Ginsburg was disappointed. “I thought if Susan’s case came first,” she said—before Roe, which would be heard a year later—it would be preferable for the goals of women’s equality, because “her choice was birth. Solicitor General Griswold saw to it that we did not have that opportunity.” (This was the same Griswold who, as dean of Harvard Law School, asked the rare women in Ginsburg’s class how they justified taking spots that should have gone to men. Ginsburg later transferred to Columbia Law School.)
Yale reproductive rights scholar Reva Siegel wrote in a recent essay celebrating Ginsburg’s brief in the Struck case—it was overlooked in part because she never got to argue it—that “Ginsburg and the women’s movement talked about pregnancy discrimination in a way that ties together pregnancy discrimination and women’s equality, and women’s equality and reproductive freedom, before the Court split them apart in cases such as Roe v. Wade, Frontiero v. Richardson and Geduldig v. Aiello. The Court made some fateful choices in those cases: to focus its sex equality jurisprudence on cases other than pregnancy, and so to develop its sex equality jurisprudence in isolation from its abortion jurisprudence.” That was also true of many of the litigants at the time, Ginsburg said Friday, including the ACLU, which had been involved with Griswold vs. Connecticut, the case overturning a state contraceptive ban with a substantive due process argument that focused on privacy. Ginsburg preferred “women’s change to chart their own life course,” consistent with her idea that full citizenship meant the right to choose a life distinct from sex-role stereotypes.

But an abortion rights case involving a woman who wanted to choose to give birth would also have been consistent with the current reproductive justice framework, which is about bodily autonomy and a woman’s right to moral dignity and self-determination. And Ginsburg, who brought several sex-discrimination cases with male plaintiffs, clearly understood the power of framing these choices with potentially surprising reversals that showed how traditional gender roles limited everyone.

It wasn’t to be. Ginsburg called Struck to try and see if there was any way to press on with her case once the Air Force changed its policy. “‘My dream is to be a pilot,’ she said, but the Air Force doesn’t give flight training to women.’ We both laughed because in 1972 that was an impossible dream. That’s one sign of how much things have changed.”
 
Ginsburg preferred “women’s change to chart their own life course,” consistent with her idea that full citizenship meant the right to choose a life distinct from sex-role stereotypes.

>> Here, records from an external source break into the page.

==> src/hdl/tsbp_pkg.sv <==
// Package for the text six-bit packer: payload structs, mode codes, the
// command word that links front and back, and the six-bit symbol lookup.
// No dependencies.
`timescale 1ns / 1ps

package tsbp_pkg;

  localparam int unsigned CfgDataW     = 32;
  localparam int unsigned CfgAddrW     = 3;
  localparam int unsigned CmdFifoDepth = 4;
  localparam int unsigned MaxBytes     = 4;
  localparam int unsigned ByteCntW     = 3;

  // Mode register codes; the unused code behaves as the decimal mode
  localparam logic [1:0] MODE_PASS    = 2'd0;
  localparam logic [1:0] MODE_PACK    = 2'd1;
  localparam logic [1:0] MODE_DECIMAL = 2'd2;

  // Register index of the mode register (paddr[2])
  localparam logic REG_MODE = 1'b0;

  localparam logic [7:0] CHAR_NEWLINE = 8'h0A;
  localparam logic [7:0] CHAR_ZERO    = 8'h30;
  localparam logic [7:0] CHAR_NINE    = 8'h39;

  typedef struct packed {
    logic [7:0] in_byte;
    logic       in_last;
  } in_item_t;

  typedef struct packed {
    logic [7:0] out_byte;
    logic       out_run_end;
  } out_item_t;

  // One classified input: up to four bytes in emit order and their count
  typedef struct packed {
    logic [MaxBytes-1:0][7:0] bytes;
    logic [ByteCntW-1:0]      cnt;
  } cmd_t;

  typedef struct packed {
    logic full;
    logic empty;
  } fifo_stat_t;

  // Map a byte to its six-bit code; zero means no match
  function automatic logic [5:0] six_bit_code(input logic [7:0] b);
    logic [7:0] t;
    logic [5:0] code;
    t    = 8'd0;
    code = 6'd0;
    case (b) inside
      8'h21: code = 6'd1;
      8'h22: code = 6'd2;
      8'h26: code = 6'd3;
      8'h27: code = 6'd4;
      8'h28: code = 6'd5;
      8'h29: code = 6'd6;
      8'h2C: code = 6'd7;
      8'h2E: code = 6'd8;
      8'h3A: code = 6'd9;
      8'h3B: code = 6'd10;
      8'h3F: code = 6'd11;
      [8'h41:8'h5A]: begin
        t    = b - 8'd53;
        code = t[5:0];
      end
      [8'h61:8'h7A]: begin
        t    = b - 8'd59;
        code = t[5:0];
      end
      default: code = 6'd0;
    endcase
    return code;
  endfunction

endpackage

==> src/hdl/tsbp_front.sv <==
// Front end of the packer: accepts input bytes, keeps the packing and
// decimal state, and turns each byte into a command word. Uses tsbp_pkg.
`timescale 1ns / 1ps

module tsbp_front
  import tsbp_pkg::*;
(
  input  logic       clk_i,
  input  logic       rst_ni,
  input  logic [1:0] mode_i,
  input  logic       clear_i,
  input  in_item_t   in_item_i,
  input  logic       push_i,
  output logic       full_o,
  input  fifo_stat_t fifo_stat_i,
  output cmd_t       cmd_o,
  output logic       cmd_push_o
);

  logic [1:0]  phase_q, phase_d;
  logic [7:0]  partial_q, partial_d;
  logic [31:0] accum_q, accum_d;
  logic        accept;
  logic [5:0]  code;
  logic [7:0]  b;
  cmd_t        cmd;

  assign full_o = fifo_stat_i.full;
  assign accept = push_i && !fifo_stat_i.full;
  assign b      = in_item_i.in_byte;
  assign code   = six_bit_code(b);

  always_comb begin
    phase_d   = phase_q;
    partial_d = partial_q;
    accum_d   = accum_q;
    cmd.bytes = '0;
    cmd.cnt   = '0;
    case (mode_i)
      MODE_PASS: begin
        cmd.bytes[0] = b;
        cmd.cnt      = ByteCntW'(1);
      end
      MODE_PACK: begin
        if (code != 6'd0) begin
          case (phase_q)
            2'd0: partial_d = {code, 2'b00};
            2'd1: begin
              cmd.bytes[0] = partial_q | {6'b0, code[5:4]};
              cmd.cnt      = ByteCntW'(1);
              partial_d    = {code[3:0], 4'b0};
            end
            2'd2: begin
              cmd.bytes[0] = partial_q | {4'b0, code[5:2]};
              cmd.cnt      = ByteCntW'(1);
              partial_d    = {code[1:0], 6'b0};
            end
            default: begin
              cmd.bytes[0] = partial_q | {2'b0, code};
              cmd.cnt      = ByteCntW'(1);
              partial_d    = 8'd0;
            end
          endcase
          phase_d = phase_q + 2'd1;
        end
        // flush a nonzero partial byte at end of message
        if (in_item_i.in_last && partial_d != 8'd0) begin
          cmd.bytes[cmd.cnt[1:0]] = partial_d;
          cmd.cnt                 = cmd.cnt + ByteCntW'(1);
        end
      end
      default: begin
        if (b == CHAR_NEWLINE) begin
          cmd.bytes[0] = accum_q[31:24];
          cmd.bytes[1] = accum_q[23:16];
          cmd.bytes[2] = accum_q[15:8];
          cmd.bytes[3] = accum_q[7:0];
          cmd.cnt      = ByteCntW'(MaxBytes);
          accum_d      = 32'd0;
        end else if (b inside {[CHAR_ZERO:CHAR_NINE]}) begin
          accum_d = (accum_q << 3) + (accum_q << 1) + {28'd0, b[3:0]};
        end
      end
    endcase
    if (in_item_i.in_last) begin
      phase_d   = 2'd0;
      partial_d = 8'd0;
      accum_d   = 32'd0;
    end
  end

  assign cmd_o      = cmd;
  assign cmd_push_o = accept && (cmd.cnt != '0);

  always_ff @(posedge clk_i or negedge rst_ni) begin
    if (!rst_ni) begin
      phase_q   <= 2'd0;
      partial_q <= 8'd0;
      accum_q   <= 32'd0;
    end else if (clear_i) begin
      phase_q   <= 2'd0;
      partial_q <= 8'd0;
      accum_q   <= 32'd0;
    end else if (accept) begin
      phase_q   <= phase_d;
      partial_q <= partial_d;
      accum_q   <= accum_d;
    end
  end

endmodule

==> src/hdl/tsbp_cmd_fifo.sv <==
// Short command queue between the front and back of the packer.
// Uses tsbp_pkg for the command word and status struct.
`timescale 1ns / 1ps

module tsbp_cmd_fifo
  import tsbp_pkg::*;
#(
  parameter int unsigned Depth = CmdFifoDepth
) (
  input  logic       clk_i,
  input  logic       rst_ni,
  input  logic       wr_en_i,
  input  cmd_t       wr_data_i,
  input  logic       rd_en_i,
  output cmd_t       rd_data_o,
  output fifo_stat_t stat_o
);

  localparam int unsigned PtrW = (Depth > 1) ? $clog2(Depth) : 1;
  localparam int unsigned CntW = $clog2(Depth + 1);

  cmd_t            mem_q [Depth];
  logic [PtrW-1:0] wr_ptr_q, rd_ptr_q;
  logic [CntW-1:0] cnt_q;
  logic            wr, rd;

  assign stat_o.full  = (cnt_q == CntW'(Depth));
  assign stat_o.empty = (cnt_q == '0);
  assign wr           = wr_en_i && !stat_o.full;
  assign rd           = rd_en_i && !stat_o.empty;
  assign rd_data_o    = mem_q[rd_ptr_q];

  always_ff @(posedge clk_i) begin
    if (wr) begin
      mem_q[wr_ptr_q] <= wr_data_i;
    end
  end

  always_ff @(posedge clk_i or negedge rst_ni) begin
    if (!rst_ni) begin
      wr_ptr_q <= '0;
      rd_ptr_q <= '0;
      cnt_q    <= '0;
    end else begin
      if (wr) begin
        wr_ptr_q <= (wr_ptr_q == PtrW'(Depth - 1)) ? '0 : wr_ptr_q + PtrW'(1);
      end
      if (rd) begin
        rd_ptr_q <= (rd_ptr_q == PtrW'(Depth - 1)) ? '0 : rd_ptr_q + PtrW'(1);
      end
      if (wr && !rd) begin
        cnt_q <= cnt_q + CntW'(1);
      end else if (rd && !wr) begin
        cnt_q <= cnt_q - CntW'(1);
      end
    end
  end

  a_no_overflow : assert property (@(posedge clk_i) disable iff (!rst_ni)
    stat_o.full |-> !wr_en_i)
    else $error("command pushed into a full queue");

  a_no_underflow : assert property (@(posedge clk_i) disable iff (!rst_ni)
    rd_en_i |-> !stat_o.empty)
    else $error("command popped from an empty queue");

  a_cnt_bound : assert property (@(posedge clk_i) disable iff (!rst_ni)
    cnt_q <= CntW'(Depth))
    else $error("queue count beyond depth");

  a_head_nonzero : assert property (@(posedge clk_i) disable iff (!rst_ni)
    !stat_o.empty |-> (rd_data_o.cnt != '0))
    else $error("empty command stored in queue");

endmodule

==> src/hdl/tsbp_back.sv <==
// Back end of the packer: walks the head command one byte a cycle into
// the output register while it is empty or popped. Uses tsbp_pkg.
`timescale 1ns / 1ps

module tsbp_back
  import tsbp_pkg::*;
(
  input  logic       clk_i,
  input  logic       rst_ni,
  input  cmd_t       head_i,
  input  fifo_stat_t fifo_stat_i,
  output logic       rd_en_o,
  output out_item_t  out_item_o,
  output logic       empty_o,
  input  logic       pop_i
);

  localparam int unsigned IdxW = $clog2(MaxBytes);

  logic [IdxW-1:0] idx_q, idx_d;
  logic            valid_q, valid_d;
  out_item_t       out_q, out_d;
  logic            load, take, last_byte;

  assign load      = !valid_q || pop_i;
  assign take      = load && !fifo_stat_i.empty;
  assign last_byte = ({1'b0, idx_q} + ByteCntW'(1)) == head_i.cnt;
  assign rd_en_o   = take && last_byte;

  always_comb begin
    idx_d   = idx_q;
    valid_d = valid_q;
    out_d   = out_q;
    if (load) begin
      valid_d = take;
    end
    if (take) begin
      out_d.out_byte    = head_i.bytes[idx_q];
      out_d.out_run_end = last_byte;
      idx_d             = last_byte ? '0 : idx_q + IdxW'(1);
    end
  end

  always_ff @(posedge clk_i) begin
    out_q <= out_d;
  end

  always_ff @(posedge clk_i or negedge rst_ni) begin
    if (!rst_ni) begin
      idx_q   <= '0;
      valid_q <= 1'b0;
    end else begin
      idx_q   <= idx_d;
      valid_q <= valid_d;
    end
  end

  assign out_item_o = out_q;
  assign empty_o    = !valid_q;

endmodule

==> src/hdl/text_six_bit_packer_top.sv <==
// Top level of the text six-bit packer: mode register on the APB port,
// front end, command queue and back end. Uses tsbp_pkg and all submodules.
`timescale 1ns / 1ps

// Channel  | Direction | Handshake         | Payload
// ---------+-----------+-------------------+------------------------------
// config   | in/out    | psel/penable/     | paddr, pwdata, prdata
//          |           | pwrite, pready=1  | (mode at byte address 0)
// input    | in        | push, full        | in_item_i {in_byte, in_last}
// result   | out       | pop, empty        | out_item_o {out_byte,
//          |           |                   |   out_run_end}
//
// One input byte is accepted per cycle while the command queue has room; a byte
// that yields output queues one command of one to four result bytes.
// The back end drains one result byte per cycle while the receiver pops; a
// decimal newline gives four. Results pass the queue, then the output register.
// Reset clears the mode (pass through) and all state; a mode write clears state.
// A stalled output holds its item and backs up the queue, then full rises.

module text_six_bit_packer_top
  import tsbp_pkg::*;
#(
  parameter int unsigned CmdDepth = CmdFifoDepth
) (
  input  logic                clk_i,
  input  logic                rst_ni,
  // configuration
  input  logic                psel,
  input  logic                penable,
  input  logic                pwrite,
  input  logic [CfgAddrW-1:0] paddr,
  input  logic [CfgDataW-1:0] pwdata,
  output logic [CfgDataW-1:0] prdata,
  output logic                pready,
  // input items
  input  in_item_t            in_item_i,
  input  logic                push,
  output logic                full,
  // result items
  output out_item_t           out_item_o,
  output logic                empty,
  input  logic                pop
);

  logic [1:0] mode_q;
  logic       mode_wr;
  cmd_t       cmd_in, cmd_head;
  logic       cmd_push, cmd_pop;
  fifo_stat_t fifo_stat;

  // mode register; address bit 2 selects the register
  assign pready  = 1'b1;
  assign mode_wr = psel && penable && pwrite && pready && (paddr[2] == REG_MODE);
  assign prdata  = (paddr[2] == REG_MODE) ? {{(CfgDataW - 2){1'b0}}, mode_q} : '0;

  always_ff @(posedge clk_i or negedge rst_ni) begin
    if (!rst_ni) begin
      mode_q <= MODE_PASS;
    end else if (mode_wr) begin
      mode_q <= pwdata[1:0];
    end
  end

  // classify and update state per byte
  tsbp_front u_front (
    .clk_i       (clk_i),
    .rst_ni      (rst_ni),
    .mode_i      (mode_q),
    .clear_i     (mode_wr),
    .in_item_i   (in_item_i),
    .push_i      (push),
    .full_o      (full),
    .fifo_stat_i (fifo_stat),
    .cmd_o       (cmd_in),
    .cmd_push_o  (cmd_push)
  );

  // hold commands between front and back
  tsbp_cmd_fifo #(
    .Depth (CmdDepth)
  ) u_cmd_fifo (
    .clk_i     (clk_i),
    .rst_ni    (rst_ni),
    .wr_en_i   (cmd_push),
    .wr_data_i (cmd_in),
    .rd_en_i   (cmd_pop),
    .rd_data_o (cmd_head),
    .stat_o    (fifo_stat)
  );

  // advance through command bytes into the output register
  tsbp_back u_back (
    .clk_i       (clk_i),
    .rst_ni      (rst_ni),
    .head_i      (cmd_head),
    .fifo_stat_i (fifo_stat),
    .rd_en_o     (cmd_pop),
    .out_item_o  (out_item_o),
    .empty_o     (empty),
    .pop_i       (pop)
  );

endmodule

==> config.mk <==
export PLATFORM = sky130hd
export DESIGN_NAME = text_six_bit_packer_top
export DESIGN_NICKNAME = d
export VERILOG_FILES = /design/src/hdl/tsbp_pkg.sv /design/src/hdl/tsbp_front.sv /design/src/hdl/tsbp_cmd_fifo.sv /design/src/hdl/tsbp_back.sv /design/src/hdl/text_six_bit_packer_top.sv
export SDC_FILE = /design/constraint.sdc
export NUM_CORES = 1
export LEC_CHECK = 0
export ABC_CLOCK_PERIOD_IN_PS = 12500
export BUFFER_PORTS_ARGS = -buffer_cell sky130_fd_sc_hd__clkbuf_2
export CORE_MARGIN = 2
export CORE_UTILIZATION = 60
export DETAILED_ROUTE_END_ITERATION = 8
export HOLD_SLACK_MARGIN = 0.02
export PLACE_DENSITY_LB_ADDON = 0.15
export SYNTH_ARGS = -nofsm -noshare
export SYNTH_HDL_FRONTEND = slang
export SYNTH_HIERARCHICAL = 1
export SYNTH_SLANG_ARGS = --single-unit
==> constraint.sdc <==
create_clock -name clk_i -period 12.5 [get_ports clk_i]
set_clock_uncertainty 0.05 [all_clocks]
set_input_delay 1.25 -clock clk_i [delete_from_list [all_inputs] [get_ports clk_i]]
set_output_delay 1.25 -clock clk_i [all_outputs]
set_load 0.01 [all_outputs]
==> run_results.csv, run 1 <==
group,metric,value,unit
setup_path,cpPeakStageDelay,0.47,ns
power,p_leak,0.005187,µW
routing,wire_per_inst,21.39,µm
routing,drt_iter0_markers,666,
final_layout,final_util,65.75,%
setup_path,crit_start,"in_item_i[1]",
logic_synthesis,synth_ff_type,"edfxtp_1",
setup_path,critical_path.max_fanout,10,
logic_synthesis,synth_warnings,6,
final_layout,fin_cells,1215,
routing,dr_total_vias,7620,
place,place_congestion,0.8946,
global_routing,grt_pass1_vias,7578,
die,rows,51,
final_layout,n_antenna_cell,0,
sta,rsz0062_at_grt,"no",
setup_path,worstPathRequired,12.87,ns
routing,ant_nets,0,
setup_path,crit_slowest_cell,"a222oi_1",
setup_path,r2r-end,"u_front/accum_q[30]",
clock_network,clk_latency,0.50,ns
clock_network,clock_path_buffers,3,
logic_synthesis,synth_area_per_cell,12.91,µm²
die,start_util,60.64,%
power,power,2680,µW
setup_path,crit_chain,"clkbuf_2 > inv_1 > ha_1 > nand2b_1 > a21oi_2 > o22ai_1 > a31oi_1 > nor2_1 > a222oi_1 > a21o_1 > a21o_1 > inv_2 > ha_1 > inv_1 > a21oi_1 > o311a_1 > nor2b_4 > ha_1 > inv_1 > fa_1 > xor2_1 > nor2_1 > xor2_1",
global_routing,globalRouteOverflowTotal,0,
setup_path,arrival,6.42,ns
die,core_area,19330,µm²
place,io_buffer_count,31,
sta,fmax,165.3,MHz
setup_path,critical_path.endpoint_type,"flop",
logic_synthesis,synth.largest_area_cell,"edfxtp_1",
sta,setup_tns,0,ns
routing,drt_wl_total,25.99,mm
die,die_w,143.8,µm
clock_network,cts_resized,0,
logic_synthesis,syn_area,11720,µm²
sta,hold_ws,0.4519,ns
final_layout,final_nets,1064,
clock_network,cts-root-buf,"clkbuf_16",
logic_synthesis,synth.top_cell.area_share,38.16,%
setup_path,critPathLaunchType,"input pin",
setup_path,reg2reg_depth,12,
final_layout,drive_above_1_share,17.16,%
clock_network,clk_pin_slew,0.06,ns
final_layout,syn2layout_area_growth,8.420,%
power,power_density,210.9,nW/µm²
sta,slew_headroom,26.32,%
clock_network,cts_tree,"yes",
global_routing,grt_max_degree,55,
place,placed_cells,1176,
sta,finalMaxSlewViolations,0,
clock_network,postCtsSetupBuffers,0,
setup_path,crit_buf_inv,5,
setup_path,cp.depth,23,
sta,post-route-period-util,48.41,%
logic_synthesis,ys_seq_elements,203,
clock_network,hold_buffers,0,
setup_path,crit_family,"compound AO/OA/AOI/OAI gates",
logic_synthesis,yosysSeqAreaShare,49.69,%
job,maxCapViolations,0,
die,fp.dieH,143.8,µm
run_status,status,"completed",
power,vdd_drop_max,0.0001003,V
logic_synthesis,synth.area.top_cells,"edfxtp_1 38%, dfrtp_1 12%, ha_1 8.0%, mux4_2 7.5%, buf_4 2.2%",
global_routing,grt_pass1_wl,41.15,mm
routing,firstDrtPassIters,7,
clock_network,cts_made_buffers,22,
worst_hold_path,hold_class,"reg2reg",
setup_path,crit_end,"u_cmd_fifo/cnt_q[2]",
clock_network,cts.htree.levels,1,
global_routing,grt_usage,25.90,%
logic_synthesis,synth_edf_count,149,
setup_path,rrSetupSlack,8.04,ns
logic_synthesis,async_reset_ff_share,26.60,%
routing,detail_route.vias_per_cell,6.272,
sta,worst_pin_slew,1.101,ns
logic_synthesis,yosysUniqueCellTypes,95,
clock_network,cts.sinks,203,
logic_synthesis,syn-instance-count,908,
sta,setup_viol,0,
die,io_pins,95,
place,dp_hpwl,17.61,mm
global_routing,antenna_found_initial,0,
setup_path,reg2reg_from,"u_front/accum_q[0]",
die,dieArea,20680,µm²
setup_path,critPathKind,"in2reg",
final_layout,final.fill_count,1425,
routing,drc,0,
sta,hold_viol,0,
sta,period_minus_slack,6.051,ns
## tightest hold or removal path, stage by stage (launching register included)
cell     delay, ns
dfrtp_1       0.35
nand2_1       0.05
o31ai_1       0.06
## power by group
part | internal [µW] | leakage [µW] | switching (µW)
clock network | 430 | 0.000383 | 268
logic | 434 | 0.00269 | 535
registers | 879 | 0.00211 | 134
## worst min-delay path by stage
stage                         from             endpoint  slack [ns]  cells after the start
2_1_floorplan  u_front/accum_q[31]  u_front/accum_q[31]        0.40                      2
3_3_place_gp   u_front/accum_q[31]  u_front/accum_q[31]        0.43                      2
3_5_place_dp   u_front/accum_q[31]  u_front/accum_q[31]        0.44                      2
4_1_cts        u_front/accum_q[31]  u_front/accum_q[31]        0.45                      2
5_1_grt        u_front/accum_q[31]  u_front/accum_q[31]        0.48                      2
6_report       u_front/accum_q[31]  u_front/accum_q[31]        0.45                      2
## logic make-up after synthesis
logic type	after synthesis	share of synthesized area (%)
XOR/XNOR	29	2.166
buffers and inverters	99	5.186
multiplexers	55	9.625
AND/OR/NAND/NOR	209	10.03
flip-flops	203	49.69
other	2	0.06405
adder cells (fa/ha/maj)	78	8.516
AO/OA/AOI/OAI	233	14.73
## cells in the mapped netlist (4+ instances only)
cell,n
mux2i_1,4
nand2b_1,18
xnor2_1,15
a22o_1,10
o21a_1,6
a31oi_1,12
o21ai_1,23
nor2_1,33
o31a_1,4
buf_6,6
and3_1,6
nor3_1,10
a211oi_1,5
mux4_1,4
a21oi_1,32
a211o_1,7
nand3_1,9
mux2_4,4
edfxtp_1,149
o21ai_0,32
a21o_1,28
xor2_1,14
clkbuf_1,13
nor4_1,5
buf_4,35
buf_2,9
nand2_1,65
o211ai_1,10
ha_1,75
and2_1,37
inv_1,30
o31ai_1,9
dfrtp_1,54
mux4_2,39
## through the flow
| step | worst slack, ns | cell area (µm²) |
|---|---|---|
| after floorplan | 6.332 | 11830 |
| final | 6.449 | 12710 |
| after global routing | 6.022 | 12710 |
| after detailed placement | 5.985 | 11930 |
| after global placement | 6.124 | 11930 |
| after CTS | 6.500 | 12710 |
## state kept, by name (all words and copies together), names as in the netlist
name,flops
mode_q,2
u_back/idx_q,2
u_back/out_item_o,9
u_back/valid_q,1
u_cmd_fifo/cnt_q,3
u_cmd_fifo/mem_q,140
u_cmd_fifo/rd_ptr_q,2
u_cmd_fifo/wr_ptr_q,2
u_front/accum_q,32
u_front/partial_q,8
u_front/phase_q,2
## layer usage
| layer | GRT usage [%] | wire length, µm | up-vias |
|---|---|---|---|
| li1 | - | - | 3496 |
| met1 | 36.46 | 11120 | 3805 |
| met2 | 43.71 | 12820 | 274 |
| met3 | 2.599 | 1545 | 45 |
| met4 | 6.450 | 504 | 0 |
| met5 | 0 | 0 | - |
## cell usage in the layout, fill, tap and decap left out, types with 31 or more instances in the layout
master,instances
conb_1,31
ha_1,75
dfrtp_1,53
a21oi_1,32
o21ai_0,32
edfxtp_1,149
nor2_1,32
mux4_2,39
nand2_1,65
and2_1,37
clkbuf_2,31
## final cells by class
class | instances | area (µm²) | area share (%)
Clock buffer | 24 | 558.0 | 4.390
Clock inverter | 15 | 226.5 | 1.781
Inverter | 32 | 120.1 | 0.9449
Multi-Input combinational cell | 635 | 5419 | 42.63
Sequential cell | 203 | 5827 | 45.84
Tap cell | 265 | 331.6 | 2.608
Timing Repair Buffer | 41 | 230.2 | 1.811
Power figures use the tool's default switching activity.
==> inputs of run 2 (changes only) <==
- ABC_CLOCK_PERIOD_IN_PS: 12500 -> 5900
- clock period: 12.5 -> 5.9 ns (I/O delays scaled with it)
==> run 2 against run 1 <==
Compared with the run above: total power increased by 110%; non-clock buffer count up 3; clock power increased by 100%; highest routed layer unchanged; die area unchanged; first-iteration DRC count is 11% lower.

This is pretty much how it should be, and I don't get why this is so difficult for some people out there.

It would've been quite interesting to see how that case would've aided in the debate. I feel for that woman in the Air Force, sounds like she was in a crap situation no matter what she did.

Ginsburg called Struck to try and see if there was any way to press on with her case once the Air Force changed its policy. “‘My dream is to be a pilot,’ she said, but the Air Force doesn’t give flight training to women.’ We both laughed because in 1972 that was an impossible dream. That’s one sign of how much things have changed.”

Stuff like this makes me really glad I was born when I was. Things still aren't perfect, no, but my god, I can't even begin to imagine having to deal with some of the crap women in the past had to go through. I'm glad I missed out on that BS.